Electronic cigarette leader Juul Labs is reportedly ready to withdraw from a handful of international markets because the regulatory environment has become overly hostile to the device.
According to BuzzFeed News, Juul will soon remove its products from shelves in Austria, Belgium, Portugal, France, and Spain.
Under the glare of global spotlights
The news outlet reports the European Union's strict requirement that e-cigs contain no more than 20 milligrams of nicotine makes it difficult for Juul and other manufacturers of tobacco alternatives to do business there. In the U.S., where there is no nicotine limit for e-cig products, a Juul pod can have as much as 59 milligrams of nicotine.
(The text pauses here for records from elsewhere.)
Source: an optimization exercise on an open RTL-to-GDS flow (aim: small area). Production flows keep margins and buffers that such runs may drop.
In this exercise RTL edits were held to simulation tests only and were not proved equivalent to the original.
No activity file was given, so power comes from the tool's default toggle rates.

==> design/flow/design.v <==
`default_nettype none
package prog_mem_pkg;
  localparam int INST_W_DEF = 68;
  localparam int ADDR_W_DEF = 5;
  localparam int DEPTH_DEF  = 32;
  typedef logic [1:0] state_t;
  localparam state_t ST_IDLE = 2'd0;
  localparam state_t ST_LOAD = 2'd1;
  localparam state_t ST_RUN  = 2'd2;
endpackage
`default_nettype wire
`default_nettype none
module pm_ram #(
  parameter int INST_W = 68,
  parameter int ADDR_W = 5,
  parameter int DEPTH  = 32
) (
  input  logic              clk,
  input  logic              we,
  input  logic [ADDR_W-1:0] waddr,
  input  logic [INST_W-1:0] wdata,
  input  logic              re,
  input  logic [ADDR_W-1:0] raddr,
  output logic [INST_W-1:0] rdata
);
  logic [INST_W-1:0] mem_q [DEPTH];
  logic [INST_W-1:0] rdata_q;
  always_ff @(posedge clk) begin
    if (we) mem_q[waddr] <= wdata;
    if (re) rdata_q <= mem_q[raddr];
  end
  assign rdata = rdata_q;
endmodule
`default_nettype wire
`default_nettype none
module prog_mem_loader #(
  parameter int                INST_W   = prog_mem_pkg::INST_W_DEF,
  parameter int                ADDR_W   = prog_mem_pkg::ADDR_W_DEF,
  parameter int                DEPTH    = prog_mem_pkg::DEPTH_DEF,
  parameter logic [INST_W-1:0] NOP_INST = '0
) (
  input  logic              clk,
  input  logic              rst,
  input  logic              load_start,
  input  logic [ADDR_W:0]   load_len,
  input  logic              load_valid,
  input  logic [INST_W-1:0] load_data,
  output logic              load_ready,
  output logic              load_done,
  input  logic              fetch_req,
  input  logic [ADDR_W-1:0] fetch_addr,
  output logic              fetch_gnt,
  input  logic              fetch_stall,
  output logic              fetch_valid,
  output logic [INST_W-1:0] fetch_inst,
  output logic              fetch_err,
  output logic [1:0]        mode
);
  localparam logic [ADDR_W:0] c_depth = (ADDR_W+1)'(DEPTH);
  localparam logic [ADDR_W:0] c_one   = (ADDR_W+1)'(1);
  prog_mem_pkg::state_t            state_q, state_d;
  logic [ADDR_W:0]   len_q, len_d;
  logic [ADDR_W:0]   wr_ptr_q, wr_ptr_d;
  logic              load_done_q, load_done_d;
  logic              fetch_valid_q, fetch_valid_d;
  logic              fetch_err_q, fetch_err_d;
  logic [ADDR_W:0]   len_clamped;
  logic              write_en;
  logic              load_finish;
  logic              in_run;
  logic              addr_oob;
  logic              hold;
  logic [INST_W-1:0] ram_rdata;
  assign len_clamped = (load_len > c_depth) ? c_depth : load_len;
  assign write_en    = (state_q == prog_mem_pkg::ST_LOAD) && load_valid && !load_start && (wr_ptr_q < len_q);
  assign load_finish = (state_q == prog_mem_pkg::ST_LOAD) && !load_start &&
                       ((len_q == '0) || (write_en && (wr_ptr_q == (len_q - c_one))));
  assign in_run      = (state_q == prog_mem_pkg::ST_RUN);
  assign addr_oob    = ({1'b0, fetch_addr} >= c_depth);
  assign hold        = fetch_valid_q && fetch_stall;
  always_ff @(posedge clk or posedge rst) begin
    if (rst) state_q <= prog_mem_pkg::ST_IDLE;
    else     state_q <= state_d;
  end
  always_comb begin
    state_d = state_q;
    case (state_q)
      prog_mem_pkg::ST_IDLE: if (load_start) state_d = prog_mem_pkg::ST_LOAD;
      prog_mem_pkg::ST_LOAD: begin
        if (load_start)       state_d = prog_mem_pkg::ST_LOAD;
        else if (load_finish) state_d = prog_mem_pkg::ST_RUN;
      end
      prog_mem_pkg::ST_RUN:  if (load_start) state_d = prog_mem_pkg::ST_LOAD;
      default: state_d = prog_mem_pkg::ST_IDLE;
    endcase
  end
  always_comb begin
    load_ready = (state_q == prog_mem_pkg::ST_LOAD);
    mode       = state_q;
    fetch_gnt  = fetch_req && in_run && !load_start && !hold;
  end
  always_comb begin
    len_d         = len_q;
    wr_ptr_d      = wr_ptr_q;
    load_done_d   = load_finish;
    fetch_valid_d = 1'b0;
    fetch_err_d   = 1'b0;
    if (load_start) begin
      len_d    = len_clamped;
      wr_ptr_d = '0;
    end else if (write_en) begin
      wr_ptr_d = wr_ptr_q + c_one;
    end
    if (fetch_gnt) begin
      fetch_valid_d = 1'b1;
      fetch_err_d   = addr_oob;
    end else if (hold && in_run && !load_start) begin
      fetch_valid_d = fetch_valid_q;
      fetch_err_d   = fetch_err_q;
    end
  end
  always_ff @(posedge clk or posedge rst) begin
    if (rst) begin
      len_q         <= '0;
      wr_ptr_q      <= '0;
      load_done_q   <= 1'b0;
      fetch_valid_q <= 1'b0;
      fetch_err_q   <= 1'b0;
    end else begin
      len_q         <= len_d;
      wr_ptr_q      <= wr_ptr_d;
      load_done_q   <= load_done_d;
      fetch_valid_q <= fetch_valid_d;
      fetch_err_q   <= fetch_err_d;
    end
  end
  pm_ram #(
    .INST_W (INST_W),
    .ADDR_W (ADDR_W),
    .DEPTH  (DEPTH)
  ) u_ram (
    .clk   (clk),
    .we    (write_en),
    .waddr (wr_ptr_q[ADDR_W-1:0]),
    .wdata (load_data),
    .re    (fetch_gnt && !addr_oob),
    .raddr (fetch_addr),
    .rdata (ram_rdata)
  );
  assign load_done   = load_done_q;
  assign fetch_valid = fetch_valid_q;
  assign fetch_err   = fetch_err_q;
  assign fetch_inst  = (fetch_valid_q && !fetch_err_q) ? ram_rdata : NOP_INST;
endmodule
`default_nettype wire
==> design/flow/run.sh <==
#!/bin/bash
# synth_recipe.tcl (not shown) runs the flow's synth.tcl, then flattens the netlist and writes it again
# the make line also repeats each setting of config.mk as NAME=value (left out here)
make -C /OpenROAD-flow-scripts/flow DESIGN_CONFIG=/design/flow/config.mk WORK_HOME=/design/flow/orfs CLKGATE_MAP_FILE= SYNTH_SCRIPT=/design/flow/synth_recipe.tcl finish
==> design/flow/config.mk <==
export PLATFORM = sky130hd
export DESIGN_NAME = prog_mem_loader
export DESIGN_NICKNAME = prog_mem_loader
export VERILOG_FILES = /design/flow/design.v
export SDC_FILE = /design/flow/constraint.sdc
export NUM_CORES = 4
export LEC_CHECK = 0
export CAP_MARGIN = 20
export CORE_MARGIN = 2
export CORE_UTILIZATION = 40
export SLEW_MARGIN = 20
==> design/flow/constraint.sdc <==
create_clock -name core_clock -period 5.0 [get_ports {clk}]
set_input_delay 1.0000 -clock core_clock [delete_from_list [all_inputs] [get_ports {clk}]]
set_output_delay 1.0000 -clock core_clock [all_outputs]
set_load 0.01 [all_outputs]
==> impl_metrics.ini <==
[outcome]
status = timing/DRC/antenna clean

[timing]
hold_viol = 0
period_needed_ps = 4049
post-route-period-util_pct = 80.98
hold_ws_ps = 551.6
max_slew.worst_pin.slew_ps = 1031
grt_setup_unrepaired = false
slew_headroom_pct = 31.07
maxSlewViolCount = 0
fmax_mhz = 247.0
timing.final.ws_setup_ps = 950.9
skew_ps = 39.30
setup-tns-final_ps = 0
setup_viol_count_final = 0

[power_and_ir_drop]
p_sw_share_pct = 21.07
pwr-share-seq_pct = 54.1
vdd_drop_max_v = 0.0003313
p_int_mw = 30.55
combPwrFrac_pct = 4.8
p_leak_nw = 30.65
switchingPower_mw = 8.155
power.density_nw_per_um2 = 388.7
clockPowerShare_pct = 41.1

[setup_path]
cp.arrival_ps = 3050
crit_fanout = 45
endpoint = fetch_inst[13]
crit_path_top_delay_cell = dfrtp_4
r2r_cells = 6
timing.rr.start = wr_ptr_q[3]
crit_start = fetch_valid_q
r2r_slack_ps = 1220
cp-start-kind = flop
critPathBufInv = 2
path_delay_family = buffers and inverters
crit_cells = 3
rr_endpoint = u_ram.mem_q[11][47]
path_cells = buf_4 > and2_1 > clkdlybuf4s50_1
endpoint_kind = primary output
path_class = flop to primary output
max_stage_delay_ps = 770
crit_required_ps = 4000

[synthesis]
ys_warn_count = 2
ys_types = 43
synthArstFlopShare_pct = 0.7080
synth_flop_cell = edfxtp_1
netlist_instances = 3413
postSynthRegisterBits = 2260
syn_nets = 3509
syn_area_um2 = 85970
syn_area_per_cell_um2 = 25.19
synth-edff-count = 2244
seq_area_frac_synth_pct = 78.85

[global_routing]
grtUsageTotal_pct = 19.00
first_global_vias = 39130
grt_antenna_before_repair = 24
grt_remaining_overflow = 0
grt_max_degree = 80
grt_pass1_wl_um = 295500

[clock_network]
post_cts_buffers = 0
cts_hold_buf = 0
clockBufferDepth = 3
htreeDepth = 4
cts_tree = built
cts_buffers = 220
cts-root-buf = clkbuf_16
clk_latency_ps = 840
clk_pin_slew_worst_paths_ps = 60
cts_resized = 0
cts_sinks = 2260

[floorplan]
core_area_um2 = 214200
dieArea_um2 = 218700
ios = 160
initial_core_util_pct = 40.14
rows = 170
die_w_um = 467.6
fp.dieH_um = 467.6

[detailed_routing]
vias_per_cell = 5.604
vias = 38190
wl_per_cell_um = 30.34
first_iter_violations = 4197
first_pass_iters = 5
antenna_left = 0
drc = 0
drt-total-wl_um = 206700

[placement]
place_hpwl_um = 119500
pre_cts_slack_ps = 570.4
placed_area_um2 = 92800
place_congestion = 0.7593
numPortBuffers = 158

[flow_run]
drv_cap = 0

[cells_and_area]
layout-drive-gt1-share_pct = 32.21
area_growth_pct = 15.83
nNetsFinal = 3885
final_cell_area_um2 = 99580
final_util_pct = 46.49

[min_path]
hold_path.class = input port to asynchronous set/reset pin
## worst reg2reg max path, stage by stage, from the launching register on
cell      delay [ps]
dfrtp_1          660
ha_1             350
a211o_1          260
a2111o_1         460
or3b_1           740
nor2_4           690
buf_4            310
## placed cells by master, fill, tap and decap left out, types with 4 or more instances in the layout
cell,n
o21ai_0,4
clkinvlp_4,4
nand3_1,4
clkbuf_16,221
buf_4,85
nand2b_1,4
inv_1,13
inv_6,4
nor2_4,33
edfxtp_1,2244
mux2_2,67
ha_1,11
nor2_1,11
clkinv_16,5
buf_12,84
mux4_2,670
clkbuf_1,44
clkinv_4,4
bufinv_16,14
a21oi_1,5
nand2_1,18
and2_1,69
o22ai_1,6
clkdlybuf4s50_1,116
clkinv_1,64
nor2b_1,4
diode_2,5
xnor2_1,8
clkinv_8,4
mux2i_1,16
dfrtp_1,15
clkinv_2,39
buf_2,37
## state kept, by name, summed over array words and instances (netlist names)
register,count
u_ram.mem_q,2176
u_ram.rdata_q,68
len_q,6
wr_ptr_q,6
state_q,2
fetch_valid_q,1
load_done_q,1
## routing by layer
| layer | up-vias | track usage (%) | routed length [um] |
|---|---|---|---|
| met5 | - | 0 | 71 |
| met3 | 257 | 3.509 | 12540 |
| met1 | 21090 | 26.65 | 87130 |
| met4 | 12 | 4.707 | 4434 |
| li1 | 15550 | - | - |
| met2 | 1279 | 30.87 | 102600 |
## cell type report
type	count	area [um^2]
Sequential cell	2260	67790
Timing Repair Buffer	327	3736
Clock inverter	139	1191
Antenna cell	5	12.51
Clock buffer	265	5695
Fill cell	17350	114600
Inverter	13	48.80
Tap cell	2838	3551
Multi-Input combinational cell	967	17560
## per-stage QoR
stage	cells	total power [mW]
floorplan	3413	22.37
global placement	6405	23.26
detailed placement	6405	23.27
CTS	6809	39.08
global route	6811	39.88
finish	6814	38.71
## Yosys cell counts (all sizes together) (5+ instances only)
| master | count | share of area (%) |
|---|---|---|
| edfxtp | 2244 | 78 |
| mux4 | 670 | 18 |
| clkbuf | 93 | 0.41 |
| buf | 80 | 0.55 |
| and2 | 69 | 0.50 |
| mux2 | 67 | 0.88 |
| nor2 | 45 | 0.20 |
| nand2 | 18 | 0.079 |
| dfrtp | 16 | 0.47 |
| mux2i | 16 | 0.19 |
| inv | 13 | 0.057 |
| ha | 11 | 0.16 |
| xnor2 | 8 | 0.082 |
| o22ai | 6 | 0.044 |
| a21oi | 5 | 0.029 |
## worst min path at each step
stage / depth (start not counted) / start / endpoint / slack [ps]
final: 2 / rst / load_done_q / 550
after global routing: 2 / rst / len_q[1] / 590
after CTS: 2 / rst / len_q[1] / 520
after detailed placement: 2 / len_q[5] / len_q[5] / 590
after global placement: 2 / len_q[5] / len_q[5] / 590
after floorplan: 2 / len_q[5] / len_q[5] / 550
## power groups by stage
stage | Sequential (mW) | Combinational, mW | Clock, mW
6_report | 20.9 | 1.87 | 15.9
5_1_grt | 20.9 | 1.99 | 17.0
4_1_cts | 21.0 | 1.93 | 16.2
3_5_place_dp | 21.4 | 1.92 | 0
3_3_place_gp | 21.4 | 1.91 | 0
2_1_floorplan | 21.3 | 1.02 | 0
## logic make-up (layout without fill, tap and decap cells)
logic type / count (synthesis) / count (layout) / synth area share (%)
muxes: 753 / 753 / 18.62
other: 1 / 6 / 0.004362
adders and majority gates: 11 / 11 / 0.1601
AOI/OAI and AO/OA: 31 / 31 / 0.2547
buffers and inverters: 186 / 744 / 1.017
xor gates and xnor gates: 11 / 11 / 0.1121
DFF: 2260 / 2260 / 78.85
and+or+nand+nor: 160 / 160 / 0.9882

-- port drivers added, routing unchanged --
How much do the figures lean on ideal ports? The routed layout below was timed once more, with nothing changed but the port constraints. Step 1 (the two cells are an assumption about what drives the block):
set clk [get_ports {clk}]
set_driving_cell -lib_cell sky130_fd_sc_hd__clkbuf_16 $clk
set_driving_cell -lib_cell sky130_fd_sc_hd__buf_2 [delete_from_list [all_inputs] $clk]
Step 2 also shifts input and output timing later by t, the mid clock arrival at the registers, as if the neighbouring blocks saw the same clock. a / b / c = ideal ports / drivers / drivers and shift; a / b = the first two.
t, ns: 0.903
setup slack, ns: 0.951 / 0.870 / 0.576
hold slack, ns: 0.552 / 0.494 / 0.603
worst setup path after step 2: input to register
worst slew at a driven data input, ns: 0.14
After both steps this run still meets setup and hold. For this run, drivers alone change the setup slack by -0.081 ns; drivers and shift together by -0.375 ns.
Austria, Belgium, and Portugal are very small markets for Juul, but the leading e-cig manufacturer generates significant sales from France and Spain. It will exit France by the end of the year, but withdraw from the other countries in July, paring its presence in global markets to a narrow selection that includes Germany, Italy, Russia, and the U.K.
It marks another setback for Juul, which is also under increasing regulatory pressure in the U.S. for its alleged role in the growth of teenage use of electronic cigarettes. The Federal Trade Commission recently announced it was suing Altria (MO 1.83%) over its $12.8 billion investment in Juul, in an effort to force the tobacco company to unwind the deal.
As regulatory scrutiny of Juul has intensified over the past year, Altria has written off most of the investment already. Both companies are also being investigated by the SEC and the Food & Drug Administration.